Einigung im Streit um Wehrmachtsdenkmal in Lüneburg

Einigung im Streit um Wehrmachtsdenkmal in Lüneburg

Nach einer Klage eines Holocaust-Überlebenden muss die Stadt Lüneburg den Begleittext zu einem der Wehrmacht gewidmetem Denkmal ergänzen. Darauf einigten sich am Mittwoch die Stadt und mehrere Kläger vor dem örtlichen Verwaltungsgericht, wie eine Justizsprecherin und die Stadt mitteilten. Kläger waren neben dem Holocaust-Überlebenden zwei weitere Personen jüdischen Glaubens. Ihnen ging es dem Gericht zufolge maßgeblich darum, den Begleittext des Denkmals für die 110. Infanterie-Division der Wehrmacht dahingehend zu erweitern, dass die Einheit 1941 bis 1944 auch am Völkermord an den Juden in der Sowjetunion beteiligt war.

Ursprünglich wollten die Kläger erreichen, dass die Stadt das Wehrmachtsdenkmal verhüllt. In der mündlichen Verhandlung verständigten sich alle Beteiligten des Verfahrens jedoch darauf, dass die Stadt den Text auf der Begleittafel um einen entsprechenden Halbsatz ergänzt.
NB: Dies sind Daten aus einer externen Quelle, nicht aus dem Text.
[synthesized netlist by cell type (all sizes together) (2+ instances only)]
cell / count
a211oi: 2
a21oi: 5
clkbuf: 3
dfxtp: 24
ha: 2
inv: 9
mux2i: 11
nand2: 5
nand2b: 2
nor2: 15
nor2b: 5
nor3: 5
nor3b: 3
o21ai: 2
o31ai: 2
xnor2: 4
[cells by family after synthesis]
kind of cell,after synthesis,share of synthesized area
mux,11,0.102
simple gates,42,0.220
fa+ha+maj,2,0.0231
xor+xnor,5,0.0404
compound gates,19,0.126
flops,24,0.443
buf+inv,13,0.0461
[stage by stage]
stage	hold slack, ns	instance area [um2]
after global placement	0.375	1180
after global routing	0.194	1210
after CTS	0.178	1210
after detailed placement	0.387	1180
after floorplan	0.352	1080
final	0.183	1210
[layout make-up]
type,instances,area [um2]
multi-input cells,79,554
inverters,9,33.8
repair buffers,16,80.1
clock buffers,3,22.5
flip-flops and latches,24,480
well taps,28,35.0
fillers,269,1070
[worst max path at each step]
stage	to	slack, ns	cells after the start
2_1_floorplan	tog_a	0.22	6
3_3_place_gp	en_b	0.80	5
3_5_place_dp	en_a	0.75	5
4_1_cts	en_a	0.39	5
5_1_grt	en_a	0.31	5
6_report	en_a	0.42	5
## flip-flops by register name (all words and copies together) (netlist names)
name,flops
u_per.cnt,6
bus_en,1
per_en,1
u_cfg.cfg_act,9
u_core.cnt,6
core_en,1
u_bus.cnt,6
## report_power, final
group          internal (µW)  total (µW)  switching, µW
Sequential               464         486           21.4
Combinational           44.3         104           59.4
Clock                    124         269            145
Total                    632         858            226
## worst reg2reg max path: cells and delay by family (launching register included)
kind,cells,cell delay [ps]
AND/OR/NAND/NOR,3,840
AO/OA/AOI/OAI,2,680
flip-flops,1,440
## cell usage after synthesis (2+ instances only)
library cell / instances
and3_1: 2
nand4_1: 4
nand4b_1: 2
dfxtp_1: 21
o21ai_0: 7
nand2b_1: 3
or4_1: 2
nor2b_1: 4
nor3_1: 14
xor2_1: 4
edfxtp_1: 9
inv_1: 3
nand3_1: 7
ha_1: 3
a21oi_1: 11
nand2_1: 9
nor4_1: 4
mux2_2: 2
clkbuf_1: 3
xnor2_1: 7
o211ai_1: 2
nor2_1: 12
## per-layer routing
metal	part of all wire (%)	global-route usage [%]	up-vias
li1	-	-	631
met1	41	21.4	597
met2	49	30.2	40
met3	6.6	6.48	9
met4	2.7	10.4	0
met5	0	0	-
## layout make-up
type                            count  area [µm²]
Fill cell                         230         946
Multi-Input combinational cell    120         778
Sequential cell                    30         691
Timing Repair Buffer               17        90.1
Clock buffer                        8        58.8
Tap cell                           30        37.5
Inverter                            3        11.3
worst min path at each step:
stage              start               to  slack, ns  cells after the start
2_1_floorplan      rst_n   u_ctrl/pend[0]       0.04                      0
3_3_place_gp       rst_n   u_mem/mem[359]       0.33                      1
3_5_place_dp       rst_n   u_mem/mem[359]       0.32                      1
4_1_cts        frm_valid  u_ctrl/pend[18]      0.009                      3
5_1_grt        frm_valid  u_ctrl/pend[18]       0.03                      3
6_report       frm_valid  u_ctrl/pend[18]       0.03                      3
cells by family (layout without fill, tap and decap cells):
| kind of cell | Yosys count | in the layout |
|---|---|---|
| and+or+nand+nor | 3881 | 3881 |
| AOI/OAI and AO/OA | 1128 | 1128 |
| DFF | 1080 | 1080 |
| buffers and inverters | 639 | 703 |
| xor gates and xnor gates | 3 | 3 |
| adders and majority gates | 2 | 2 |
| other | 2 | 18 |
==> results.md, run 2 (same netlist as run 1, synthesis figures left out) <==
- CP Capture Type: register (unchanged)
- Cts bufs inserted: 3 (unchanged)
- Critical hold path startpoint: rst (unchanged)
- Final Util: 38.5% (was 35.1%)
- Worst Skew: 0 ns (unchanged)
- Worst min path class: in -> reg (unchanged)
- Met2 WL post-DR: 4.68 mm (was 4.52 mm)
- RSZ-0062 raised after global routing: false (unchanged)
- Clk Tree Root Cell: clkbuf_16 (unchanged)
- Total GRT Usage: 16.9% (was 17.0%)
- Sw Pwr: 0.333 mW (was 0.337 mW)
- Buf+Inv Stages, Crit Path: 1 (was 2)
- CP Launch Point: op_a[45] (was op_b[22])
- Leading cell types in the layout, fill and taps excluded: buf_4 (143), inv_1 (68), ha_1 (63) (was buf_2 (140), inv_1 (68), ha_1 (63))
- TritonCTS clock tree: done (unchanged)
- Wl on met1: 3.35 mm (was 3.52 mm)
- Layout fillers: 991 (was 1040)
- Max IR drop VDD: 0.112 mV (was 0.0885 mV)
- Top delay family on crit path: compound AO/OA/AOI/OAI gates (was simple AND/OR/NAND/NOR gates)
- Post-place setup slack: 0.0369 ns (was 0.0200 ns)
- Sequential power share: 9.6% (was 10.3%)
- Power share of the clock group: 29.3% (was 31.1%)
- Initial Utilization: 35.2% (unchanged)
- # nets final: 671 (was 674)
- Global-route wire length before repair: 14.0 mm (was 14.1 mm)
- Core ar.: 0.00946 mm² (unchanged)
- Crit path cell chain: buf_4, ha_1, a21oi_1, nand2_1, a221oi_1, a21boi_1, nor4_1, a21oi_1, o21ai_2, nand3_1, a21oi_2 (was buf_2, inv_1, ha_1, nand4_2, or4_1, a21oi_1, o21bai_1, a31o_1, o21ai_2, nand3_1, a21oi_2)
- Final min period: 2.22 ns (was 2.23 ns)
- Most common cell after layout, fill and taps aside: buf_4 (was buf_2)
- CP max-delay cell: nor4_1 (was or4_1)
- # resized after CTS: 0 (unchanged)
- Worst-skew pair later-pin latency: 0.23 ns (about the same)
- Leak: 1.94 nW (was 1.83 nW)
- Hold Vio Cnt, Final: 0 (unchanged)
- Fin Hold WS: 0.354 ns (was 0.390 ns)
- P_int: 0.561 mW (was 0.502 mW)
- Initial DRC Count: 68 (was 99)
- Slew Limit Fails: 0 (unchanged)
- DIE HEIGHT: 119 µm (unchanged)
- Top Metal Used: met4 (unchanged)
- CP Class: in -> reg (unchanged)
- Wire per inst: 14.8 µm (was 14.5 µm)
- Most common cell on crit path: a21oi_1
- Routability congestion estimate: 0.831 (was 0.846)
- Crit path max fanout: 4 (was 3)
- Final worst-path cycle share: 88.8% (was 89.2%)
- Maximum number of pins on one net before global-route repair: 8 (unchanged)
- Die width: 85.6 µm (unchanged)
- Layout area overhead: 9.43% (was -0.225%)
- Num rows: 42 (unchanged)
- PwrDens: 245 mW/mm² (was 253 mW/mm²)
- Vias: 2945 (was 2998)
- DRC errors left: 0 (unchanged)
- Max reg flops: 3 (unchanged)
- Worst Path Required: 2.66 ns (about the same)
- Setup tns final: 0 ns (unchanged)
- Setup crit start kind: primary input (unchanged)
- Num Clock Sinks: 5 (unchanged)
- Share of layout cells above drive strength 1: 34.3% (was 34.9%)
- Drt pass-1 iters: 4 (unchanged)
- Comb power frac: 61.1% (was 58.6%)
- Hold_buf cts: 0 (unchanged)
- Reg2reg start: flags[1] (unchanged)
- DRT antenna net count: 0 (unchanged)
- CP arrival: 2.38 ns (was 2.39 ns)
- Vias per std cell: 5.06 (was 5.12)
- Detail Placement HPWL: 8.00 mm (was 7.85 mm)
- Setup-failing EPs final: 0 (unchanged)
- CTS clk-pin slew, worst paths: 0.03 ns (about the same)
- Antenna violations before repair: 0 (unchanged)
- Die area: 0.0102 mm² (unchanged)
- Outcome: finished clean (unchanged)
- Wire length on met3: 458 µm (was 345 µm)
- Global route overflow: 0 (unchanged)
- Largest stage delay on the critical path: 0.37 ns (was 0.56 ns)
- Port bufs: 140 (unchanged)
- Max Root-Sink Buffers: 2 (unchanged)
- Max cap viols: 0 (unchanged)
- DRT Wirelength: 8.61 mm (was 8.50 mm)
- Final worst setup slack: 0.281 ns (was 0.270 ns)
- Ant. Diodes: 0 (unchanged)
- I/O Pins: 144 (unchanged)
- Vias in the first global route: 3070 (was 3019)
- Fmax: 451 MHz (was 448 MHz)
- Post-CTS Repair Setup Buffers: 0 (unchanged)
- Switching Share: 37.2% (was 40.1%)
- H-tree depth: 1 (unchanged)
$ cat src/rtl/irq_seq_pkg.sv
package irq_seq_pkg;

  typedef enum logic [3:0] {
    S_IDLE,
    S_PUSH_PCH,
    S_PUSH_PCL,
    S_PUSH_PSW,
    S_VEC_LO,
    S_VEC_HI,
    S_ENTER,
    S_POP_PSW,
    S_POP_PCL,
    S_POP_PCH,
    S_LEAVE
  } seq_state_e;

  function automatic logic state_is_push(input seq_state_e s);
    return (s == S_PUSH_PCH) || (s == S_PUSH_PCL) || (s == S_PUSH_PSW);
  endfunction

  function automatic logic state_is_pop(input seq_state_e s);
    return (s == S_POP_PSW) || (s == S_POP_PCL) || (s == S_POP_PCH);
  endfunction

endpackage

$ cat src/rtl/irq_prio_pick.sv
module irq_prio_pick #(
  parameter int NSRC = 4,
  localparam int IW = (NSRC > 1) ? $clog2(NSRC) : 1
) (
  input  logic [NSRC-1:0] cand,
  output logic [NSRC-1:0] grant,
  output logic [IW-1:0]   grant_idx,
  output logic            any
);

  for (genvar i = 0; i < NSRC; i++) begin : g_chain
    if (i == 0) begin : g_first
      assign grant[i] = cand[i];
    end else begin : g_rest
      assign grant[i] = cand[i] & ~(|cand[i-1:0]);
    end
  end

  always_comb begin
    grant_idx = '0;
    for (int i = NSRC - 1; i >= 0; i--) begin
      if (cand[i]) grant_idx = IW'(i);
    end
  end

  assign any = |cand;

endmodule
Der Gedenkstein war 1960 errichtet und 2018 mit einem Begleittext versehen worden, der auf Kriegsverbrechen hinweist. Einer der Kläger, ein in Budapest lebender Holocaust-Überlebender, hatte in Lüneburg 2015 den Prozess gegen den NS-Mann Oskar Gröning als Nebenkläger verfolgt. Bei diesem Besuch war er auf den Gedenkstein aufmerksam geworden und hatte das Verfahren ins Rollen gebracht. Weitere Kläger waren dem Gericht zufolge ein Mann aus London und eine Frau aus Laatzen in der Region Hannover.

Auf dem Stein wird der getöteten Soldaten der 110. Infanterie-Division gedacht, die in der Kesselschlacht von Minsk fast völlig vernichtet wurde. Nach Angaben von Ulf Wuggenig, Professor für Philosophie und Kunstwissenschaft an der Leuphana Universität Lüneburg, waren die Soldaten der Division an der Ermordung von mehr als 9.000 Frauen, Kindern und Kranken im Konzentrationslager Osaritschi in Belarus beteiligt.